When Mat and I became engaged, I happened to work at a jewelry store. With that lovely employee discount, we were able to buy a beautiful diamond for my engagement ring. We had it set in a simple design knowing someday we would reset in something more elaborate.
Lately, as braces have been getting paid off and our kids are closer to venturing off on their own adventures, I’ve caught myself daydreaming about the type and style of ring I want. But one afternoon I noticed that I felt happier when I was thinking about a new ring. I looked forward to getting on the computer and hunting down the perfect setting.
And there was something in it that made me feel just a tad off.
So I asked God about it and He told me that dreaming about the new ring was an escape.
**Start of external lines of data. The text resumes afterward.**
`config.mk`:
```
export PLATFORM = sky130hd
export DESIGN_NAME = coin_credit_unit
export DESIGN_NICKNAME = d
export VERILOG_FILES = /design/src/rtl/coin_credit_unit.sv
export SDC_FILE = /design/constraint.sdc
export NUM_CORES = 1
export LEC_CHECK = 0
export ABC_CLOCK_PERIOD_IN_PS = 2700
export BUFFER_PORTS_ARGS = -buffer_cell sky130_fd_sc_hd__clkbuf_2
export CORE_ASPECT_RATIO = 1.1
export CORE_MARGIN = 2
export CORE_UTILIZATION = 49
export CTS_CLUSTER_DIAMETER = 200
export DETAILED_ROUTE_END_ITERATION = 12
export PLACE_DENSITY = 0.71
export SYNTH_ARGS = -nofsm -noshare
export SYNTH_HDL_FRONTEND = slang
export SYNTH_SLANG_ARGS = --single-unit
```
`constraint.sdc`:
```
create_clock -name clk -period 2.7 [get_ports clk]
set_clock_uncertainty 0.2 [all_clocks]
set_input_delay 0.54 -clock clk [delete_from_list [all_inputs] [get_ports clk]]
set_output_delay 0.54 -clock clk [all_outputs]
set_load 0.02 [all_outputs]
```
`src/rtl/coin_credit_unit.sv`:
```
// -----------------------------------------------------------------------------
// coin_credit_unit
//   Vending machine front end. Conditions the three raw buttons (2-flop
//   synchronizer + debounce + rising-edge event), accumulates coin credit,
//   and services vend and refund requests. After any vend or refund the unit
//   sits in LOCK for LOCK_CYCLES cycles.
//
// Ports
//   clk          system clock
//   rst          asynchronous, active-high reset
//   coin_a_btn   raw coin-A button (async, bouncy)
//   coin_b_btn   raw coin-B button (async, bouncy)
//   refund_btn   raw refund button (async, bouncy)
//   vend_req     one-cycle vend request, synchronous to clk
//   price[7:0]   item price, sampled with vend_req
//   value[7:0]   current credit, 0..MAX_CREDIT, to the display driver
//   vend_ok      pulse: vend accepted, price deducted
//   vend_fail    pulse: vend rejected, insufficient credit
//   change[7:0]  last refunded amount, held until the next refund
//   refund_done  pulse: change is valid
//   sat          pulse: a coin was clipped at MAX_CREDIT
//   busy         high while in LOCK
// -----------------------------------------------------------------------------
module coin_credit_unit #(
  parameter int DEB_CYCLES  = 16,
  parameter int COIN_A_VAL  = 1,
  parameter int COIN_B_VAL  = 5,
  parameter int MAX_CREDIT  = 99,
  parameter int LOCK_CYCLES = 8
) (
  input  logic       clk,
  input  logic       rst,
  input  logic       coin_a_btn,
  input  logic       coin_b_btn,
  input  logic       refund_btn,
  input  logic       vend_req,
  input  logic [7:0] price,
  output logic [7:0] value,
  output logic       vend_ok,
  output logic       vend_fail,
  output logic [7:0] change,
  output logic       refund_done,
  output logic       sat,
  output logic       busy
);

  localparam int DCW   = $clog2(DEB_CYCLES);
  localparam int LCW   = (LOCK_CYCLES > 1) ? $clog2(LOCK_CYCLES) : 1;
  localparam int NBTN  = 3;
  localparam int BTN_A = 0;
  localparam int BTN_B = 1;
  localparam int BTN_R = 2;

  localparam logic [7:0] MAX_C     = 8'(MAX_CREDIT);
  localparam logic [8:0] MAX_C9    = 9'(MAX_CREDIT);
  localparam logic [8:0] COIN_A9   = 9'(COIN_A_VAL);
  localparam logic [8:0] COIN_B9   = 9'(COIN_B_VAL);
  localparam logic [LCW-1:0] LOCK_LAST = LCW'(LOCK_CYCLES - 1);

  // ---------------------------------------------------------------------------
  // Input conditioning: one identical channel per button.
  // ---------------------------------------------------------------------------
  logic [NBTN-1:0] btn_raw;
  logic [NBTN-1:0] btn_event;

  assign btn_raw = {refund_btn, coin_b_btn, coin_a_btn};

  genvar gi;
  generate
    for (gi = 0; gi < NBTN; gi++) begin : g_btn
      logic           sync1_reg;
      logic           sync2_reg;
      logic           level_reg;
      logic           level_d_reg;
      logic           event_reg;
      logic [DCW-1:0] cnt_reg;

      always_ff @(posedge clk or posedge rst) begin
        if (rst) begin
          sync1_reg   <= 1'b0;
          sync2_reg   <= 1'b0;
          level_reg   <= 1'b0;
          level_d_reg <= 1'b0;
          event_reg   <= 1'b0;
          cnt_reg     <= '0;
        end else begin
          sync1_reg <= btn_raw[gi];
          sync2_reg <= sync1_reg;
          // The counter tracks how long the synchronized sample has disagreed
          // with the accepted level; the DEB_CYCLES-th disagreeing sample
          // flips the level.
          if (sync2_reg == level_reg) begin
            cnt_reg <= '0;
          end else if (cnt_reg == DCW'(DEB_CYCLES - 1)) begin
            level_reg <= sync2_reg;
            cnt_reg   <= '0;
          end else begin
            cnt_reg <= cnt_reg + DCW'(1);
          end
          level_d_reg <= level_reg;
          event_reg   <= level_reg & ~level_d_reg;
        end
      end

      assign btn_event[gi] = event_reg;
    end
  endgenerate

  // ---------------------------------------------------------------------------
  // Credit FSM
  // ---------------------------------------------------------------------------
  typedef enum logic {ST_IDLE, ST_LOCK} state_t;

  state_t         state_reg;
  logic [7:0]     credit_reg;
  logic [7:0]     change_reg;
  logic [LCW-1:0] lock_cnt_reg;
  logic           pend_a_reg;
  logic           pend_b_reg;
  logic           vend_ok_reg;
  logic           vend_fail_reg;
  logic           refund_done_reg;
  logic           sat_reg;
  logic           busy_reg;

  // A coin event arriving this cycle counts as pending immediately, so an
  // idle unit can consume it without first parking it in the flag.
  logic       pend_a_eff;
  logic       pend_b_eff;
  logic [8:0] sum_a;
  logic [8:0] sum_b;
  logic       over_a;
  logic       over_b;

  assign pend_a_eff = pend_a_reg | btn_event[BTN_A];
  assign pend_b_eff = pend_b_reg | btn_event[BTN_B];
  // 9-bit sums so a coin near the ceiling cannot wrap before the clip test.
  assign sum_a  = {1'b0, credit_reg} + COIN_A9;
  assign sum_b  = {1'b0, credit_reg} + COIN_B9;
  assign over_a = (sum_a > MAX_C9);
  assign over_b = (sum_b > MAX_C9);

  always_ff @(posedge clk or posedge rst) begin
    if (rst) begin
      state_reg       <= ST_IDLE;
      credit_reg      <= '0;
      change_reg      <= '0;
      lock_cnt_reg    <= '0;
      pend_a_reg      <= 1'b0;
      pend_b_reg      <= 1'b0;
      vend_ok_reg     <= 1'b0;
      vend_fail_reg   <= 1'b0;
      refund_done_reg <= 1'b0;
      sat_reg         <= 1'b0;
      busy_reg        <= 1'b0;
    end else begin
      vend_ok_reg     <= 1'b0;
      vend_fail_reg   <= 1'b0;
      refund_done_reg <= 1'b0;
      sat_reg         <= 1'b0;
      // Coin flags latch new events by default; the consuming branch below
      // overrides its own flag.
      pend_a_reg      <= pend_a_eff;
      pend_b_reg      <= pend_b_eff;

      case (state_reg)
        ST_IDLE: begin
          if (btn_event[BTN_R]) begin
            change_reg      <= credit_reg;
            credit_reg      <= '0;
            refund_done_reg <= 1'b1;
            state_reg       <= ST_LOCK;
            busy_reg        <= 1'b1;
            lock_cnt_reg    <= '0;
          end else if (vend_req && (price <= credit_reg)) begin
            credit_reg   <= credit_reg - price;
            vend_ok_reg  <= 1'b1;
            state_reg    <= ST_LOCK;
            busy_reg     <= 1'b1;
            lock_cnt_reg <= '0;
          end else if (vend_req) begin
            vend_fail_reg <= 1'b1;
          end else if (pend_a_eff) begin
            credit_reg <= over_a ? MAX_C : sum_a[7:0];
            sat_reg    <= over_a;
            pend_a_reg <= 1'b0;
          end else if (pend_b_eff) begin
            credit_reg <= over_b ? MAX_C : sum_b[7:0];
            sat_reg    <= over_b;
            pend_b_reg <= 1'b0;
          end
        end

        ST_LOCK: begin
          // Vend requests and refund events are discarded here; coins only
          // accumulate in their pending flags.
          if (lock_cnt_reg == LOCK_LAST) begin
            state_reg    <= ST_IDLE;
            busy_reg     <= 1'b0;
            lock_cnt_reg <= '0;
          end else begin
            lock_cnt_reg <= lock_cnt_reg + LCW'(1);
          end
        end

        default: begin
          state_reg <= ST_IDLE;
          busy_reg  <= 1'b0;
        end
      endcase
    end
  end

  assign value       = credit_reg;
  assign change      = change_reg;
  assign vend_ok     = vend_ok_reg;
  assign vend_fail   = vend_fail_reg;
  assign refund_done = refund_done_reg;
  assign sat         = sat_reg;
  assign busy        = busy_reg;

endmodule

```
==> flow_summary.ini, run 1 <==
[status]
status = finished clean

[cells_and_area]
final_cell_count_no_fill = 435
drive_gt1_frac = 0.265
synthToLayoutAreaGrowth_pct = 15.3
post-route-util = 0.582
n_antenna_cell = 0
fin_nets = 384
nFillCells = 571
largest_reg_flops = 12

[clocking]
clockBufferDepth = 2
clk_pin_slew_worst_paths_ns = 0.09
cts_root_buf = clkbuf_8
cts_inserted_buffers = 5
htreeDepth = 2
cts_tree = built
cts_hold_buf = 0
insertion_delay_ns = 0.30
clock-sinks = 54

[synthesis]
synth_ff_type = dfrtp_1
yosysUniqueCellTypes = 69
avgSynthCellArea_um2 = 10.2
synth_fp_nets = 335
yosys_warnings = 0
synth_cells = 305
async_flop_share = 1.00
synthesis.area_um2 = 3110
synth_seq_cells = 54
synth-edff-count = 0
ys_seq_area_frac = 0.435

[route]
drtIter0Drc = 114
drc_errors = 0
vias = 2486
viasPerCell = 5.71
wl_per_cell_um = 14.9
dr.pass1.iters = 4
wl_um = 6470
postRouteAntennaNets = 0

[global_route]
grt_pass1_vias = 2340
grt_max_degree = 32
track_usage = 0.194
antenna_found_initial = 0
grt_pass1_wl_um = 10800
overflow = 0

[worst_setup_path]
crit_top_cell = a21oi_2
crit_path_end_kind = flop
max_stage_delay_ns = 0.42
slowest_stage = dfrtp_2
critPathRequiredTime_ns = 2.73
worstSetupStartpointType = flop
cpLargestDelayFamily = compound AO/OA/AOI/OAI gates
critPathMaxFanout = 3
cp_data_arrival_time_ns = 2.58
crit_buf_inv = 2
worstSetupPathType = flop to flop
worstPathCellList = inv_2 > ha_1 > inv_1 > fa_1 > a21oi_2 > a21o_1 > a21oi_2 > or2_1 > a211o_1 > a31oi_1

[die]
die_h_um = 87.5
core.rowCount = 30
initial_utilization = 0.505
core_region_area_um2 = 6160
io_pins = 35
dieWidth_um = 79.9
dieArea_um2 = 6990

[place]
placedCellCount = 426
pre_cts_ws_ns = 0.00671
dp_hpwl_um = 4840
numPortBuffers = 34
gp_congestion = 0.933

[sta]
rsz0062_at_grt = no
tightest_slew_ns = 0.525
fin_crit_sh = 0.943
hold_viol = 0
setup_slack_ns = 0.153
setup_viol = 0
clock.fmax_ghz = 0.393
period_minus_slack_ns = 2.55
tns_ns = 0
timing.slew.headroom = 0.650
maxSlewViolCount = 0
hold_slack_ns = 0.0462

[power]
ir_drop_mv = 0.494
power.density_nw_per_um2 = 998
p_leak_nw = 1.66

[hold_path]
hp-class = input port to async pin

[flow_run]
max_cap_viol_count = 0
And I knew immediately what I was escaping from. Stress. Layers of it.
The bookkeeper in our family business recently resigned and I’m the go-to-girl, traveling back and forth across the state to keep the accounting side of the business operating. All the while trying to maintain my role as wife, mother (basketball season is in full swing for three of our kids) and author.
My brain doesn’t know if it is coming or going. In my wearied state, thinking of a new ring brought me pleasure.
God told me it’s the hunt that brings an exhilaration that creates an escape from stress.
Our world is full of these kinds of coping mechanisms: shopping, eating, pornography, reading, T.V., video gaming, gambling, and of course the internet. Some are seemingly benign while others are more obvious in their damage to ourselves or others.
Eating and reading have been my main relievers. When I’ve had a rough day, the thought of sitting down with a delectable dessert and a good book just makes me smile inside and the stress starts fading away. But if don’t deal with the stress and lean on my coping mechanisms, I’m merely surviving.
And my time and energy get sucked away by stress and avoidance, and then I’m not fully present to invest in the people most important to me.
The coping mechanism isn’t the true culprit, it’s merely pointing to the pressure we aren’t carrying well. It’s our escape from the true stress and pain in our lives. And sometimes the coping mechanism takes over and becomes a serious problem.
Recently, God asked me to go on a forty day fast from fiction reading—-my number one stress reliever.
He showed me that when I could be coming to Him, I’d go straight for a book and dive into someone else’s life to escape the pressure in mine.
I’m not a big internet or T.V. fan, so removing my reading time left my stresses right at the surface. I had a choice. I could drag my feet and endure the forty days (or say no to it altogether), or embrace the fast and see what God had planned for me—–which resulted in deeper intimacy with Him.
So I used that time to talk to Him or start into the stack of non-fiction books that I’ve been planning (for years) to get to, or dig into His word.
It truly changed me. I went from avoiding Him in my times of stress, to running to Him. And, once again, I’ve experienced how kind He is and how willing He is to comfort us and shed light on the load we carry.
His insights and wisdom bring greater freedom and wholeness.
Jesus, would you gently reveal what I go to instead of You? Would You show me how to come to You in times of stress and pain? I want to know Your comfort and love, and have You show me how to respond to what is going on in my life. Thank you! In Jesus’ name, amen!